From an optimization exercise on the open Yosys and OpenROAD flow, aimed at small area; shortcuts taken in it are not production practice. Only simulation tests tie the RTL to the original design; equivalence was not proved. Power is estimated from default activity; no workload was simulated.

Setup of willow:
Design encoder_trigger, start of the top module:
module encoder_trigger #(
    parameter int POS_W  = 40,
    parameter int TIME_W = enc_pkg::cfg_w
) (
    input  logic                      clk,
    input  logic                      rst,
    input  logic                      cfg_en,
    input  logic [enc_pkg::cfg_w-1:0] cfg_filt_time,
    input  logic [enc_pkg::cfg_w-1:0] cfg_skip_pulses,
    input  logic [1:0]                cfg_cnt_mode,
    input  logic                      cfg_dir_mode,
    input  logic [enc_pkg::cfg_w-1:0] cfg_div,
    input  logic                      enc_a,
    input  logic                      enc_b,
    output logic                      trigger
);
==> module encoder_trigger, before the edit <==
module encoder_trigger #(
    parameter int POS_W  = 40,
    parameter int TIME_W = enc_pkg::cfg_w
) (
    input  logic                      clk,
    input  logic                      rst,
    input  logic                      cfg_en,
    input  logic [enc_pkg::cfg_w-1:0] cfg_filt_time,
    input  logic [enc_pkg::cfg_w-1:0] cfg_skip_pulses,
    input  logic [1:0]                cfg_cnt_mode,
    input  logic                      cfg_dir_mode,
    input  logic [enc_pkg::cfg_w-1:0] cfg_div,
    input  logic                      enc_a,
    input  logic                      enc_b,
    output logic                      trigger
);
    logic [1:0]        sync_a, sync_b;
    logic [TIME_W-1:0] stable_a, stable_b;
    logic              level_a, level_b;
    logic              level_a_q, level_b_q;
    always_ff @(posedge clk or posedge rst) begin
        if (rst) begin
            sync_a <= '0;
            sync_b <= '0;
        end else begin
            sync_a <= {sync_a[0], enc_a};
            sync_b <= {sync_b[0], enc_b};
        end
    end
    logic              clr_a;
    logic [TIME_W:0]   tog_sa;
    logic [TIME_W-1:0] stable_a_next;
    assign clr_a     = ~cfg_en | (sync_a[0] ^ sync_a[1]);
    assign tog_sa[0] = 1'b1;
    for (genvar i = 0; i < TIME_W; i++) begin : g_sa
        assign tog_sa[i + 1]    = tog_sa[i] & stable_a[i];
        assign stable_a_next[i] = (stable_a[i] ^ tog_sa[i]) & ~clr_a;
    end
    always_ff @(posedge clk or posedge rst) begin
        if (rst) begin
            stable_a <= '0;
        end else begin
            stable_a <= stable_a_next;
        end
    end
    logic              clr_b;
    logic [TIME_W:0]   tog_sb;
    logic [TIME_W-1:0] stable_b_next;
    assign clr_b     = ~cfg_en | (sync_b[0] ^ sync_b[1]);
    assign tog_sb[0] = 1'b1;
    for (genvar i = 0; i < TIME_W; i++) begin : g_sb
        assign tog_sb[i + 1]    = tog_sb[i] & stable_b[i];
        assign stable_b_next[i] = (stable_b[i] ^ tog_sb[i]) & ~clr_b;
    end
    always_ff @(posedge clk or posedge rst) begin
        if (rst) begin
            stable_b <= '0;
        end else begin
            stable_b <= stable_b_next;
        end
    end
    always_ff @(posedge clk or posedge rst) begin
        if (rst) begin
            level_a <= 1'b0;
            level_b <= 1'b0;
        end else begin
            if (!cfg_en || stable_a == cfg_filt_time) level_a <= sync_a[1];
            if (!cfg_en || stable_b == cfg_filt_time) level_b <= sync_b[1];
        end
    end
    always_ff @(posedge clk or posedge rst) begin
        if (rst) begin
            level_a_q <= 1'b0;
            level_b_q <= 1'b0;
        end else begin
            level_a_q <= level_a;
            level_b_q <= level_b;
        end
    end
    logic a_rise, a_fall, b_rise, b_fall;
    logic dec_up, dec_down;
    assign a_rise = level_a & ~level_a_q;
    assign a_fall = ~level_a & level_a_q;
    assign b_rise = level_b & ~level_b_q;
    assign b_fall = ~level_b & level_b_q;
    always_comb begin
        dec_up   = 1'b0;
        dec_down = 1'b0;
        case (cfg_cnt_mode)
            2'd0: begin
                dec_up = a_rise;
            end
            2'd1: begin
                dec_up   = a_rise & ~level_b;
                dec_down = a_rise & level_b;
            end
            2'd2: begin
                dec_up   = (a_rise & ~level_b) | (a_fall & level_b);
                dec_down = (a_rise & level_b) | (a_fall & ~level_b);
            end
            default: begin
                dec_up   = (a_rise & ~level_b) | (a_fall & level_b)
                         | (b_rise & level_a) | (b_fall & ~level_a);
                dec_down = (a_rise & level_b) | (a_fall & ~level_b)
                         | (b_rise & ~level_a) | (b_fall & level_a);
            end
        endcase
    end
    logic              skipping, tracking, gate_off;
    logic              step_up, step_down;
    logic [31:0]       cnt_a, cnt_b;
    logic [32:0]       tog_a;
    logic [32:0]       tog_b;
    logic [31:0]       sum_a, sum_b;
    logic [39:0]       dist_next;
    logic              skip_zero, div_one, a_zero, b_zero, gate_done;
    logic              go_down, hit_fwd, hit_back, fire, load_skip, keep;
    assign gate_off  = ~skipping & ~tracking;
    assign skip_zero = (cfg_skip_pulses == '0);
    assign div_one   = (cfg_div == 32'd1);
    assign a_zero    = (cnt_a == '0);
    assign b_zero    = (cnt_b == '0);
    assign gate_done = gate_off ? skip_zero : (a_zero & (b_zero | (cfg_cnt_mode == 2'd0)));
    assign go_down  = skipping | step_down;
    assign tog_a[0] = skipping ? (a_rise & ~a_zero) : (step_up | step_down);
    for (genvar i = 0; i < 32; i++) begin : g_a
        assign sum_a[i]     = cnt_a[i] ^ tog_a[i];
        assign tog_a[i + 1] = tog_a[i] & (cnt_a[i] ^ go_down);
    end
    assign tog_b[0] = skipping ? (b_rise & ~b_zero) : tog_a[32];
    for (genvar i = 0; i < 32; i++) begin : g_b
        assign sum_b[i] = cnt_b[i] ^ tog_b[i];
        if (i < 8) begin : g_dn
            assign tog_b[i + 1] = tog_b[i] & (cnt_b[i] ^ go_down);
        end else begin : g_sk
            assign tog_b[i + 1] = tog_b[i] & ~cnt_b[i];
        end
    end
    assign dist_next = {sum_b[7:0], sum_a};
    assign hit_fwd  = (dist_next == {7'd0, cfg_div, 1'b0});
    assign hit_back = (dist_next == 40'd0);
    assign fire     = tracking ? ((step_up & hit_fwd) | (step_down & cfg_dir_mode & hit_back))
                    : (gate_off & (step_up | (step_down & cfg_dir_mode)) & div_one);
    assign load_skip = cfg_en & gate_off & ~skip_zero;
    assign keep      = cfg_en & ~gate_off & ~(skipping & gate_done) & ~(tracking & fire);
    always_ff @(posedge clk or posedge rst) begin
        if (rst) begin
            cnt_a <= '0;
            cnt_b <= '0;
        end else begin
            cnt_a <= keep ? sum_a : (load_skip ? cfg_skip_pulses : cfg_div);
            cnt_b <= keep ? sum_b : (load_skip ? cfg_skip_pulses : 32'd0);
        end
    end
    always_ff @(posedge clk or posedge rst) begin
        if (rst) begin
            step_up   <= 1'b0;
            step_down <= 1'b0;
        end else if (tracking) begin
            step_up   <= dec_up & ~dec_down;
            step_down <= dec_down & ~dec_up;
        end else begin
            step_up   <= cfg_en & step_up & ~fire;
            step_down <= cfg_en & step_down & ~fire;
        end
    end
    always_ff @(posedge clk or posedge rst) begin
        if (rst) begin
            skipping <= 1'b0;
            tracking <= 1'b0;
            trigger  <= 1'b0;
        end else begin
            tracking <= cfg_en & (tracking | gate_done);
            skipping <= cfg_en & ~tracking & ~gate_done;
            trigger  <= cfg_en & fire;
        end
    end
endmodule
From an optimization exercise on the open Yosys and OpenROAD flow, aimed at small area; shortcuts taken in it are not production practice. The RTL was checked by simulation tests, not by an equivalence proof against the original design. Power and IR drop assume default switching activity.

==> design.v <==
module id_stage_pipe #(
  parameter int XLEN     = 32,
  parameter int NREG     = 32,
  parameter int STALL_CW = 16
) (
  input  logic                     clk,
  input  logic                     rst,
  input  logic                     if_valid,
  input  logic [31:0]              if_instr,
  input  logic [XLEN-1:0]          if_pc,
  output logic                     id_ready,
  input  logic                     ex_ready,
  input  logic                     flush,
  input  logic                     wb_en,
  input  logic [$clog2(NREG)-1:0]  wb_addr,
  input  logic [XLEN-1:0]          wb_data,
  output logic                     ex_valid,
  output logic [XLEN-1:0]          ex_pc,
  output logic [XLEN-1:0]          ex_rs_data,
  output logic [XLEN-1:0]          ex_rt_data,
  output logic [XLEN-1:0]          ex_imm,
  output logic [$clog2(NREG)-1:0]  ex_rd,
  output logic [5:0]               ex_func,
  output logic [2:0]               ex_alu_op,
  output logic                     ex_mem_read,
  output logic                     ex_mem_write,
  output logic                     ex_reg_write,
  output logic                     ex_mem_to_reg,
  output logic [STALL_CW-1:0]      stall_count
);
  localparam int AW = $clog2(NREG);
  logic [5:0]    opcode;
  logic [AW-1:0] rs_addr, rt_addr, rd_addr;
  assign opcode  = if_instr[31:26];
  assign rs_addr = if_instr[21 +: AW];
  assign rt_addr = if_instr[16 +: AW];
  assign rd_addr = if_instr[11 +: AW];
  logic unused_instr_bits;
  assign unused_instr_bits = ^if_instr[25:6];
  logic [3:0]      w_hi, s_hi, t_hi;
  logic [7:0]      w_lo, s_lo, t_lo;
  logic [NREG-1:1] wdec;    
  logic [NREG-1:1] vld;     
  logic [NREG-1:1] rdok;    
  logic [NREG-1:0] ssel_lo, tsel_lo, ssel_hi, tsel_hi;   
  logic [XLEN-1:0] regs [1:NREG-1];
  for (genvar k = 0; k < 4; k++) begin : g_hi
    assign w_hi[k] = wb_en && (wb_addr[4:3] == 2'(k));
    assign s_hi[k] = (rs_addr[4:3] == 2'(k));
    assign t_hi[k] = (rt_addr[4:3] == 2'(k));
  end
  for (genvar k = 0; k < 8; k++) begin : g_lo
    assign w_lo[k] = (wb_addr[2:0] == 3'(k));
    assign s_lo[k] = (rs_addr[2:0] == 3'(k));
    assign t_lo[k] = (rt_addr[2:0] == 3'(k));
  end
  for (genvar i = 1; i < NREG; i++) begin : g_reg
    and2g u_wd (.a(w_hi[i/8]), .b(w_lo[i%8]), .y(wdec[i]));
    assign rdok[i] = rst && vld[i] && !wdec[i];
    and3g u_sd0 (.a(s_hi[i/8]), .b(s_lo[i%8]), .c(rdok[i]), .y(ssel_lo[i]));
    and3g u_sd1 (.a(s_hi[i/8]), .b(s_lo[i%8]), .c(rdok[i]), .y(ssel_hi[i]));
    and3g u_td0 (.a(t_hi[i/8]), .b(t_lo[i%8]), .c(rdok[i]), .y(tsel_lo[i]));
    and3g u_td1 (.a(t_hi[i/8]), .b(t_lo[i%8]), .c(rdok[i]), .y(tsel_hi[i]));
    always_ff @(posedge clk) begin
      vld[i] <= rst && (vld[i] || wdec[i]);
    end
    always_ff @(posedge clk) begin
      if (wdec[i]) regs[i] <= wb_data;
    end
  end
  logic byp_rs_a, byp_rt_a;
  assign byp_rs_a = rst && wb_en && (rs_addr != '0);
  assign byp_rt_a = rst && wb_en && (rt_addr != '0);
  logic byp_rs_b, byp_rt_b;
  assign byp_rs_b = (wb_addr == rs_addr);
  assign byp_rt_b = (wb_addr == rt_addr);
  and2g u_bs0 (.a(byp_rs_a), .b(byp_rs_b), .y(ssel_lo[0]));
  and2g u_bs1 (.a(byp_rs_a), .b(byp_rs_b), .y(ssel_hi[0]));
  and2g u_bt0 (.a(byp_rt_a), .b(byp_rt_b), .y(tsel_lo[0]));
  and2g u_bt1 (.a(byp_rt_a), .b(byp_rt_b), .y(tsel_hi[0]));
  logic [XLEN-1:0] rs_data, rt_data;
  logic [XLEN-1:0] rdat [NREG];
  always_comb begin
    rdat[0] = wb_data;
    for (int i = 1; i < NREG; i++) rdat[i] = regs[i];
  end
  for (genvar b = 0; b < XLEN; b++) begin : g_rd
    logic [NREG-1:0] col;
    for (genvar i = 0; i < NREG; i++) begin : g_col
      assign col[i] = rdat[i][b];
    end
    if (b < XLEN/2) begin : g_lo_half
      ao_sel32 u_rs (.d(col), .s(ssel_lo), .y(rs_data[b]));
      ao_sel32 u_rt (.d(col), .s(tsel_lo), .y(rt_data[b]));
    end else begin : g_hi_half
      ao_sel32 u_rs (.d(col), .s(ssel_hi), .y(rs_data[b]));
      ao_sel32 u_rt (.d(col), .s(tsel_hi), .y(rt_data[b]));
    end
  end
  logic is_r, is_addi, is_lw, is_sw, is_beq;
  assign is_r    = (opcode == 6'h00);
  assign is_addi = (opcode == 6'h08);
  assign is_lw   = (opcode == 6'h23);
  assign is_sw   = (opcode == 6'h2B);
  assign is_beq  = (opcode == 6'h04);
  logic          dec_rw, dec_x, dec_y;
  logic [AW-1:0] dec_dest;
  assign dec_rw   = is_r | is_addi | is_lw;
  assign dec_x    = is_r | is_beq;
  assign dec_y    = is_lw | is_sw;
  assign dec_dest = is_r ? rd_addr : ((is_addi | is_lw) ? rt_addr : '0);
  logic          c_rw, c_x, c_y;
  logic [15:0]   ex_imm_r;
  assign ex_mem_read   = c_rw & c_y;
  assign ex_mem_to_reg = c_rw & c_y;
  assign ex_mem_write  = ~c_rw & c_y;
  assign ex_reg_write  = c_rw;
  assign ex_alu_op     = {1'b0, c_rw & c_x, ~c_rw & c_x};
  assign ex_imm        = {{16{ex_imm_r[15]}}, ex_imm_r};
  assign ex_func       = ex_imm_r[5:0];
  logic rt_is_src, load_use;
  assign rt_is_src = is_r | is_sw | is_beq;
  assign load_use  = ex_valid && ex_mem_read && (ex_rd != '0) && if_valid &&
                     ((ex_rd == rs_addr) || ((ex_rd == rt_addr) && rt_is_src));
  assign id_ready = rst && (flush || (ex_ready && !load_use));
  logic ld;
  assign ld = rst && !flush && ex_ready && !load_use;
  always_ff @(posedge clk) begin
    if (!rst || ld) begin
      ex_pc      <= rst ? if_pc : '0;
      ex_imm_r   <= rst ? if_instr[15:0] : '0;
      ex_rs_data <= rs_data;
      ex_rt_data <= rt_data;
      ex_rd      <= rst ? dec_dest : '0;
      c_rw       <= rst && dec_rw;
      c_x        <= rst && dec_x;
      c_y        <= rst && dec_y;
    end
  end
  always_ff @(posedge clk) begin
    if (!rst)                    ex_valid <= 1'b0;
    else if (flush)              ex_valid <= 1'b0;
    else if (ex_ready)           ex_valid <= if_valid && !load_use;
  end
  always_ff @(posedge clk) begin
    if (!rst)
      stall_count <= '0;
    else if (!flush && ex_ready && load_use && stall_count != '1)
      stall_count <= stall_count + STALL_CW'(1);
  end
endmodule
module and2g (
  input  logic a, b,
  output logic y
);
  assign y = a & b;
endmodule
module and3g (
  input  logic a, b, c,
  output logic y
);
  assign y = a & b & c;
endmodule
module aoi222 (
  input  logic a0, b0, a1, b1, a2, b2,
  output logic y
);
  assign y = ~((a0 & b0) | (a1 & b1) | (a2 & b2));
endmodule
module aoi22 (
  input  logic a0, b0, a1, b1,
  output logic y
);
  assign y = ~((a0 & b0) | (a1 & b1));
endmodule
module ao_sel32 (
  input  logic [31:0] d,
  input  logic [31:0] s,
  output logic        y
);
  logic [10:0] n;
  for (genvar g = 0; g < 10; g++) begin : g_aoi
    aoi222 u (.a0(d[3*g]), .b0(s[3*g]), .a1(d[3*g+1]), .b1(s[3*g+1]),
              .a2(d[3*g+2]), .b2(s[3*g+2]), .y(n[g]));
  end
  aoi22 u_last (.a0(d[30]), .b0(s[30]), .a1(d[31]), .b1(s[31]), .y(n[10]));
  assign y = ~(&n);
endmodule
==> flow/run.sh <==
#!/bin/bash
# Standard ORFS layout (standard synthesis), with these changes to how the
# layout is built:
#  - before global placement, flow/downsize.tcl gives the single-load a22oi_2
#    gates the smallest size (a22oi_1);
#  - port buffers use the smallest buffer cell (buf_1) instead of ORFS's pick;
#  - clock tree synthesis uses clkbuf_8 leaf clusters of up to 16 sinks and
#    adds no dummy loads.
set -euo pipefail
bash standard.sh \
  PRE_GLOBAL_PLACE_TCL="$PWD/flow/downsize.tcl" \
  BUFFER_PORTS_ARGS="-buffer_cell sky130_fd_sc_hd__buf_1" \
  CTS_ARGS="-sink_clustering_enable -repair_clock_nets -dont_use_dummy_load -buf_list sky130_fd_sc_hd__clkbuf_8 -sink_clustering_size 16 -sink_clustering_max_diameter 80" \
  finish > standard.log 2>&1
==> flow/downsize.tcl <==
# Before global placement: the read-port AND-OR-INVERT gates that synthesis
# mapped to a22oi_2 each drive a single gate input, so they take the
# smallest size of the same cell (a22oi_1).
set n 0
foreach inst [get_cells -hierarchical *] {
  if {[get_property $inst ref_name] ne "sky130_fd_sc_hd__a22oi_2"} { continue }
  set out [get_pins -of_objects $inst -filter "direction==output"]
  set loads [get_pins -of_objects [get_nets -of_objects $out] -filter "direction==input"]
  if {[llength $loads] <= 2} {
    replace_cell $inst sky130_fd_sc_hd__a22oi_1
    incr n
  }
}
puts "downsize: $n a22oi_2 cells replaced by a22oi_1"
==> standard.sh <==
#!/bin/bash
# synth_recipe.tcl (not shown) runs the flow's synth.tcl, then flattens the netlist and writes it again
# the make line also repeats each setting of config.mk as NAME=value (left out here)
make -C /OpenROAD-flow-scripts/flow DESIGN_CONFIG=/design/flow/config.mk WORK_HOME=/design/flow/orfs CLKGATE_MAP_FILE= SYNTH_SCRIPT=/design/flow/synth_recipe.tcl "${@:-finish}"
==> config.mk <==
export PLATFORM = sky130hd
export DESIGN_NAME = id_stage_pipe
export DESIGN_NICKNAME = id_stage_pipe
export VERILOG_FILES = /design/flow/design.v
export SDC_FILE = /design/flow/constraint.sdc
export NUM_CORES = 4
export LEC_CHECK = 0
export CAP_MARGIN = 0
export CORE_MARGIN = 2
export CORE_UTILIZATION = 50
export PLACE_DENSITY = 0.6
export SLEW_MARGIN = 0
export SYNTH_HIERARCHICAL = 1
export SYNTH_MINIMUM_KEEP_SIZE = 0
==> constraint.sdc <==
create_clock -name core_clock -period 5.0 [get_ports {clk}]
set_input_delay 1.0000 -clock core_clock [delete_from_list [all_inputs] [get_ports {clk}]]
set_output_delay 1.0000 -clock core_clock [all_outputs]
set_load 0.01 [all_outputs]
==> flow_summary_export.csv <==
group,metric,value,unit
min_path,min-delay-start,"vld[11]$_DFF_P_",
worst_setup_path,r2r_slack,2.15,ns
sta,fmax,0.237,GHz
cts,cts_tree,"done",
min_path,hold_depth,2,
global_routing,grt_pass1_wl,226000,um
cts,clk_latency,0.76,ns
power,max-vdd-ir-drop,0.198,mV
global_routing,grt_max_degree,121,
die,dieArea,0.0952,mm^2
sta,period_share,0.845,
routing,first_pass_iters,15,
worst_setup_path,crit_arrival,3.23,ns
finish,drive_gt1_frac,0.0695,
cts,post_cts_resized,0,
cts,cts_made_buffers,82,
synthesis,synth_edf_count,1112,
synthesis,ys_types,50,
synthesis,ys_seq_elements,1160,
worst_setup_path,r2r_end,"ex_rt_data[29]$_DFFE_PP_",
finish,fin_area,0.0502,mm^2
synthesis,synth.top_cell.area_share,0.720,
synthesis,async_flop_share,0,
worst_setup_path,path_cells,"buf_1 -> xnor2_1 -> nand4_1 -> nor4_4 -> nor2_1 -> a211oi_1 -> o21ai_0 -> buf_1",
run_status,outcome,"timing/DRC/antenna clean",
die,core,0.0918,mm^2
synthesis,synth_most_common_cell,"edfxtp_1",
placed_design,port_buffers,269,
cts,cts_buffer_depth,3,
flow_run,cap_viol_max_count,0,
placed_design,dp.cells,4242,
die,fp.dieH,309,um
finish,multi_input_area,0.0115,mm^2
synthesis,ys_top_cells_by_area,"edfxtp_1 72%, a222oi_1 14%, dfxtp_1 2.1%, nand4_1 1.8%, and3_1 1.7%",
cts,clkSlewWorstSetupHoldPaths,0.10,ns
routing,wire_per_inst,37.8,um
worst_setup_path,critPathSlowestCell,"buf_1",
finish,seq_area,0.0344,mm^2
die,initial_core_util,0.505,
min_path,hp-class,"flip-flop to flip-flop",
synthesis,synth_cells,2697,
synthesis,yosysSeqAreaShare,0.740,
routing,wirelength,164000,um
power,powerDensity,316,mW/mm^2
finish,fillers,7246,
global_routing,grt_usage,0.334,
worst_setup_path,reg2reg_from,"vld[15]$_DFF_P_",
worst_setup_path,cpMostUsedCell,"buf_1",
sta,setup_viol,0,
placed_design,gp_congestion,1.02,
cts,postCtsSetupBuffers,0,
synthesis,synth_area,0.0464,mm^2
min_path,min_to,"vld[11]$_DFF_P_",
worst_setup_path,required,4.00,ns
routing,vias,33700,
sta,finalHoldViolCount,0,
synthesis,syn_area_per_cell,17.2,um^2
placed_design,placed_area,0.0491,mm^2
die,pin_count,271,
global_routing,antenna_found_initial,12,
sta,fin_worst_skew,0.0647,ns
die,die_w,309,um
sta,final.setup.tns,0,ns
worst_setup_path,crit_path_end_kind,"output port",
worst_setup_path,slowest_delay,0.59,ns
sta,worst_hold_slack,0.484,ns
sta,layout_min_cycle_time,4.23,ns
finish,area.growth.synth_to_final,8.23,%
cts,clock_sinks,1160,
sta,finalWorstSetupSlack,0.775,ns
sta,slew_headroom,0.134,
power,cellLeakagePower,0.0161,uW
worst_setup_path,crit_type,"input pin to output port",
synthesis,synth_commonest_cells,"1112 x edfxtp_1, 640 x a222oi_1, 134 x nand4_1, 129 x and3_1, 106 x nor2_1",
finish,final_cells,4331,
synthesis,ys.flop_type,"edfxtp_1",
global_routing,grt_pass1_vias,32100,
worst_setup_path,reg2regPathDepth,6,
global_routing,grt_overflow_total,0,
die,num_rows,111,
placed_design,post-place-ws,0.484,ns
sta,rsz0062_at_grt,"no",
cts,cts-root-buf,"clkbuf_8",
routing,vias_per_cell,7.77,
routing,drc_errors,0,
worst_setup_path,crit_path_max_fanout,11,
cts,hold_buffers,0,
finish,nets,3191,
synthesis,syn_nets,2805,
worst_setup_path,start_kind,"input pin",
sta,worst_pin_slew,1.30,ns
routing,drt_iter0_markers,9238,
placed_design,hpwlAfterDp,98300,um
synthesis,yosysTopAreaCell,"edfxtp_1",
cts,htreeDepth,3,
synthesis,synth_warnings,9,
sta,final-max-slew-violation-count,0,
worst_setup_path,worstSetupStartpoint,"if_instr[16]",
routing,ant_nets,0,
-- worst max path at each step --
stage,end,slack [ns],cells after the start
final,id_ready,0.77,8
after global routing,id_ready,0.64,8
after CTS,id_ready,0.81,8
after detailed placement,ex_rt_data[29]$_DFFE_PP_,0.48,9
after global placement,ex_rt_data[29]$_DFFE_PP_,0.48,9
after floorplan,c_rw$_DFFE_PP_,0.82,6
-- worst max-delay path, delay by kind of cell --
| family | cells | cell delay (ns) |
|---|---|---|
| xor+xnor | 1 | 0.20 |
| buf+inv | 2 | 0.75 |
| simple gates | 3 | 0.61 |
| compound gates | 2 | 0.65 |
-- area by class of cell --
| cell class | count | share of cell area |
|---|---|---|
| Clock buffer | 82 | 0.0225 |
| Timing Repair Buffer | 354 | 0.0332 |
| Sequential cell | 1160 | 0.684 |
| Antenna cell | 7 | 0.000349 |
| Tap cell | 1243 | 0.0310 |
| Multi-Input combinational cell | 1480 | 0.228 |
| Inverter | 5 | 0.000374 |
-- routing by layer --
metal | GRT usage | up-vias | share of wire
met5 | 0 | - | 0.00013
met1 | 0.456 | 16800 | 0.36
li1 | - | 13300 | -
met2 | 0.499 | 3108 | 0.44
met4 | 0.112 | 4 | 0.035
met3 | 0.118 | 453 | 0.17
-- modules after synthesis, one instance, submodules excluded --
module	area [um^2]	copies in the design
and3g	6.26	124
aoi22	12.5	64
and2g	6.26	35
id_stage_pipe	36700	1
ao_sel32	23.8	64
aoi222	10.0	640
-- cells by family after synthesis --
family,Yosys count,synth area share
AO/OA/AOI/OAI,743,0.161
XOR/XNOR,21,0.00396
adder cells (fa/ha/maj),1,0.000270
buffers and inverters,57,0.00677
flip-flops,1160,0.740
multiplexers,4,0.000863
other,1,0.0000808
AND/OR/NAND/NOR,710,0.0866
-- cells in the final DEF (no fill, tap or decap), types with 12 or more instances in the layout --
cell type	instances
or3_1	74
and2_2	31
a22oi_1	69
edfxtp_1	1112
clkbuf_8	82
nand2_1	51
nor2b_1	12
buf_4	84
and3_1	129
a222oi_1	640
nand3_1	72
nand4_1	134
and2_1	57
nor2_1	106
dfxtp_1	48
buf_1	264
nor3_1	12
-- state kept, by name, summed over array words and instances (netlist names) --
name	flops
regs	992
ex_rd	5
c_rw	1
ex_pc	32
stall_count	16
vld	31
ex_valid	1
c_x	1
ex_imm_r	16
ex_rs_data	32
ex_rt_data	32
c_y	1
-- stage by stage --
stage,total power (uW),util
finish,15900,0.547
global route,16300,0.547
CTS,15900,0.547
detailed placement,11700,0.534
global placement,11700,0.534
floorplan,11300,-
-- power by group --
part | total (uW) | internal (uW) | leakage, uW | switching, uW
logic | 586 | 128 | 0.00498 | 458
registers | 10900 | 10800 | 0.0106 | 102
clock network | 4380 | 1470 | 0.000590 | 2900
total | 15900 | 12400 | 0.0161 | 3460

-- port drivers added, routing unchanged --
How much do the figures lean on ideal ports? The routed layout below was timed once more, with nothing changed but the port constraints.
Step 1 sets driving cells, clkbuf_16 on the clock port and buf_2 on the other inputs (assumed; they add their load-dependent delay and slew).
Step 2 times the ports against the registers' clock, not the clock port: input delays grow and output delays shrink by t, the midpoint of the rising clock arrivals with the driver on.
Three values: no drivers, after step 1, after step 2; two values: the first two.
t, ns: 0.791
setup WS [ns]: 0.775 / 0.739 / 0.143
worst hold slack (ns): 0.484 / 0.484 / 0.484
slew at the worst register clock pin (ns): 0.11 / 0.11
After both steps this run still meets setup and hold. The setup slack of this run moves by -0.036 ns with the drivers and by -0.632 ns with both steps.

________________________________________

TO DO: Would you report every line of the entries above containing the word "genvar"?

RESPONSE AREA:
    for (genvar i = 0; i < TIME_W; i++) begin : g_sa
    for (genvar i = 0; i < TIME_W; i++) begin : g_sb
    for (genvar i = 0; i < 32; i++) begin : g_a
    for (genvar i = 0; i < 32; i++) begin : g_b
  for (genvar k = 0; k < 4; k++) begin : g_hi
  for (genvar k = 0; k < 8; k++) begin : g_lo
  for (genvar i = 1; i < NREG; i++) begin : g_reg
  for (genvar b = 0; b < XLEN; b++) begin : g_rd
    for (genvar i = 0; i < NREG; i++) begin : g_col
  for (genvar g = 0; g < 10; g++) begin : g_aoi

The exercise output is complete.